The Internal Revenue Service has been slow to implement the required security settings on its 98,000 desktop and laptop computers, the Treasury Inspector General for Tax Administration said. The IRS implemented 102 of the 254 required security settings on its computers in October 2008, nine months after the deadline set by the Office of Management and Budget, TIGTA said in a report released today.
OMB required agencies that use Microsoft’s Windows XP or VISTA operating systems to adopt the Federal Desktop Core Configuration (FDCC), a standard set of configuration settings, by Feb. 1, 2008, to improve security and reduce operating costs. As of December 2008, the IRS had implemented 81 percent of the settings, the auditor said.
The service has faced difficulties in establishing the security settings because the tax agency’s 98,000 computers are in 670 locations, and the IRS operates 1,900 software applications, 300 of which were internally developed for specific IRS business processes, the report states. As part of the implementation effort, the IRS must test each application to ensure it operates properly with the FDCC settings, TIGTA said.
The creation of a project team to manage the security effort in January 2008, one week before the deadline, slowed implementation of the settings, TIGTA said.
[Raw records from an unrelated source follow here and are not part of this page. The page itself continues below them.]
===== config.mk =====
export PLATFORM = sky130hd
export DESIGN_NAME = rss_top
export DESIGN_NICKNAME = d
export VERILOG_FILES = /design/src/core/rss_pkg.sv /design/src/core/rss_axil_slave.sv /design/src/core/rss_top.sv
export VERILOG_INCLUDE_DIRS = /design/src /design/src/core
export SDC_FILE = /design/constraint.sdc
export NUM_CORES = 1
export LEC_CHECK = 0
export ABC_AREA = 1
export CORE_MARGIN = 5
export CORE_UTILIZATION = 28
export DETAILED_ROUTE_END_ITERATION = 8
export DONT_BUFFER_PORTS = 1
export GPL_ROUTABILITY_DRIVEN = 0
export GPL_TIMING_DRIVEN = 0
export SETUP_SLACK_MARGIN = 0.15
export SLEW_MARGIN = 0
export SYNTH_ARGS = -nofsm -noshare
export SYNTH_HDL_FRONTEND = slang
export SYNTH_SLANG_ARGS = --single-unit

===== constraint.sdc =====
create_clock -name mclk_i -period 2.55 [get_ports mclk_i]
set_input_delay 0.1275 -clock mclk_i [delete_from_list [all_inputs] [get_ports mclk_i]]
set_output_delay 0.1275 -clock mclk_i [all_outputs]
set_load 0.005 [all_outputs]

===== src/core/rss_regs.svh =====
// Register map, reset values and field positions of the request source selector
// Function
// - Slot 0: timer A ch0, else bus ch0
// - Slot 1: timer A ch1, else bus ch1
// - Slot 2: timer A ch2, else overlay two
// - Slot 3: timer A ch3, else vertical sync
// - Slot 4: timer A ch4, else bus0 no-ack
// - Slot 5: timer B ch0, else bus1 no-ack
// - Slot 6: timer B ch1, else bus2 no-ack
// - Slot 7: timer B ch2, else bus ch2
// - Slot 8 timer B ch3; never select one
// - Slot 9 timer B ch4; never select one
// - Slot 10: timer B ch5, else overlay one
// - Alt 1 interrupt only: collision, else bus0
// - Alt 4: key input, else vertical sync
// - Alt 5: converter done, else bus1 no-ack
`ifndef RSS_REGS_SVH
`define RSS_REGS_SVH

// ----------------------------------------
// Register byte addresses
// ----------------------------------------
`define RSS_ADDR_SEL_LOW 12'h000
`define RSS_ADDR_SEL_HIGH 12'h004
`define RSS_ADDR_STATE 12'h008
`define RSS_ADDR_FAULT 12'h00c

// ----------------------------------------
// Reset values
// ----------------------------------------
`define RSS_RST_SEL_LOW 8'h00
`define RSS_RST_SEL_HIGH 8'h30

// ----------------------------------------
// Field positions in the high select register
// ----------------------------------------
`define RSS_BIT_SLOT8 0
`define RSS_BIT_SLOT9 1
`define RSS_BIT_SLOT10 2
`define RSS_BIT_ALT1 3
`define RSS_BIT_RSVD_LO 4
`define RSS_BIT_RSVD_HI 5
`define RSS_BIT_ALT4 6
`define RSS_BIT_ALT5 7

// ----------------------------------------
// Route indices, counts and the fault bit position
// ----------------------------------------
`define RSS_NUM_ROUTES 14
`define RSS_IDX_ALT1 11
`define RSS_IDX_ALT4 12
`define RSS_IDX_ALT5 13
`define RSS_BIT_FAULT 0

`endif


===== src/core/rss_pkg.sv =====
// Shared types of the request source selector
package rss_pkg;

   // Register byte
   typedef logic [7:0] rss_byte_t;

   // Bus response codes
   typedef enum logic [1:0]
   {
      RSS_RESP_OKAY = 2'b00,
      RSS_RESP_DECERR = 2'b11
   } rss_resp_t;

   // Route vector: slots 0..10, then alt 1, 4, 5
   typedef logic [13:0] rss_route_t;

endpackage


===== src/core/rss_axil_slave.sv =====
// AXI4-Lite slave front end with single-cycle register strobes
module rss_axil_slave
   import rss_pkg::*;
(
   input wire logic mclk_i, // System clock
   input wire logic sys_rst_i, // Async reset, high
   input wire logic [11:0] s_awaddr_i, // Write address
   input wire logic s_awvalid_i, // Write address valid
   output logic s_awready_o, // Write address ready
   input wire logic [31:0] s_wdata_i, // Write data
   input wire logic [3:0] s_wstrb_i, // Write byte enables
   input wire logic s_wvalid_i, // Write data valid
   output logic s_wready_o, // Write data ready
   output logic [1:0] s_bresp_o, // Write response
   output logic s_bvalid_o, // Write response valid
   input wire logic s_bready_i, // Write response ready
   input wire logic [11:0] s_araddr_i, // Read address
   input wire logic s_arvalid_i, // Read address valid
   output logic s_arready_o, // Read address ready
   output logic [31:0] s_rdata_o, // Read data
   output logic [1:0] s_rresp_o, // Read response
   output logic s_rvalid_o, // Read data valid
   input wire logic s_rready_i, // Read data ready
   output logic wr_en_o, // Register write strobe
   output logic [11:0] wr_addr_o, // Register write address
   output logic [31:0] wr_data_o, // Register write data
   output logic [3:0] wr_strb_o, // Register write enables
   input wire logic wr_hit_i, // Write address is mapped
   output logic [11:0] rd_addr_o, // Read decode address
   input wire logic [31:0] rd_data_i, // Read decode data
   input wire logic rd_hit_i // Read address is mapped
);

   // ----------------------------------------
   // Holding registers
   // ----------------------------------------
   logic aw_full_r; // Address waiting
   logic w_full_r; // Data waiting
   logic bvalid_r; // Write answer pending
   logic rvalid_r; // Read answer pending
   logic [11:0] awaddr_r; // Held address
   logic [31:0] wdata_r; // Held data
   logic [3:0] wstrb_r; // Held enables
   logic [31:0] rdata_r; // Read answer data
   rss_resp_t bresp_r; // Write answer code
   rss_resp_t rresp_r; // Read answer code

   // Handshake decode
   wire aw_take = s_awvalid_i & s_awready_o;
   wire w_take = s_wvalid_i & s_wready_o;
   wire ar_take = s_arvalid_i & s_arready_o;
   wire wr_go = aw_full_r & w_full_r & ~bvalid_r;

   assign s_awready_o = ~aw_full_r & ~bvalid_r;
   assign s_wready_o = ~w_full_r & ~bvalid_r;
   assign s_arready_o = ~rvalid_r;
   assign s_bvalid_o = bvalid_r;
   assign s_bresp_o = bresp_r;
   assign s_rvalid_o = rvalid_r;
   assign s_rdata_o = rdata_r;
   assign s_rresp_o = rresp_r;
   assign wr_en_o = wr_go;
   assign wr_addr_o = awaddr_r;
   assign wr_data_o = wdata_r;
   assign wr_strb_o = wstrb_r;
   assign rd_addr_o = s_araddr_i;

   // Write channel capture, in either order
   always_ff @(posedge mclk_i or posedge sys_rst_i)
   begin
      if (sys_rst_i)
      begin
         aw_full_r <= 1'b0;
         w_full_r <= 1'b0;
         awaddr_r <= 12'h000;
         wdata_r <= 32'h0000_0000;
         wstrb_r <= 4'h0;
      end
      else
      begin
         aw_full_r <= (aw_full_r | aw_take) & ~wr_go;
         w_full_r <= (w_full_r | w_take) & ~wr_go;
         if (aw_take)
            awaddr_r <= s_awaddr_i;
         if (w_take)
         begin
            wdata_r <= s_wdata_i;
            wstrb_r <= s_wstrb_i;
         end
      end
   end

   // Answers: write one cycle after both halves held, read right after address
   always_ff @(posedge mclk_i or posedge sys_rst_i)
   begin
      if (sys_rst_i)
      begin
         bvalid_r <= 1'b0;
         rvalid_r <= 1'b0;
         bresp_r <= RSS_RESP_OKAY;
         rresp_r <= RSS_RESP_OKAY;
         rdata_r <= 32'h0000_0000;
      end
      else
      begin
         bvalid_r <= wr_go | (bvalid_r & ~s_bready_i);
         rvalid_r <= ar_take | (rvalid_r & ~s_rready_i);
         if (wr_go)
            bresp_r <= wr_hit_i ? RSS_RESP_OKAY : RSS_RESP_DECERR;
         if (ar_take)
         begin
            rdata_r <= rd_hit_i ? rd_data_i : 32'h0000_0000;
            rresp_r <= rd_hit_i ? RSS_RESP_OKAY : RSS_RESP_DECERR;
         end
      end
   end

endmodule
The untimely creation of the project team occurred because some IRS officials mistakenly assumed the IRS’ current common operating environment met the FDCC requirements, according to the report.
Once created, the team did not follow basic project-management practices while testing the applications for FDCC compatibility, the auditor said. For example, the master control list used by the project leaders did not account for many applications that needed to be tested, TIGTA said.
The IRS also has not implemented an automated monitoring application to detect and monitor changes to the settings after installation, said J. Russell George, the Treasury inspector general for tax administration. And the tax agency has not modified its software contracts to make sure that new software operates properly with the settings, he said.
“Taxpayers have every right to expect that the IRS protects their privacy and personal information to the highest possible degree. Without a complete set of security settings on employees' computers, the IRS is at risk of business disruption and unauthorized access to taxpayer data,” George said.
The IRS has improved its testing after consulting with Microsoft and had updated its internal procedures to include the FDCC settings, TIGTA said.
The service said it would follow TIGTA recommendations that it improve its technology project-management practices, consider acquiring an automated monitoring tool and prioritize the updating of software contracts.
The TIGTA report is available here.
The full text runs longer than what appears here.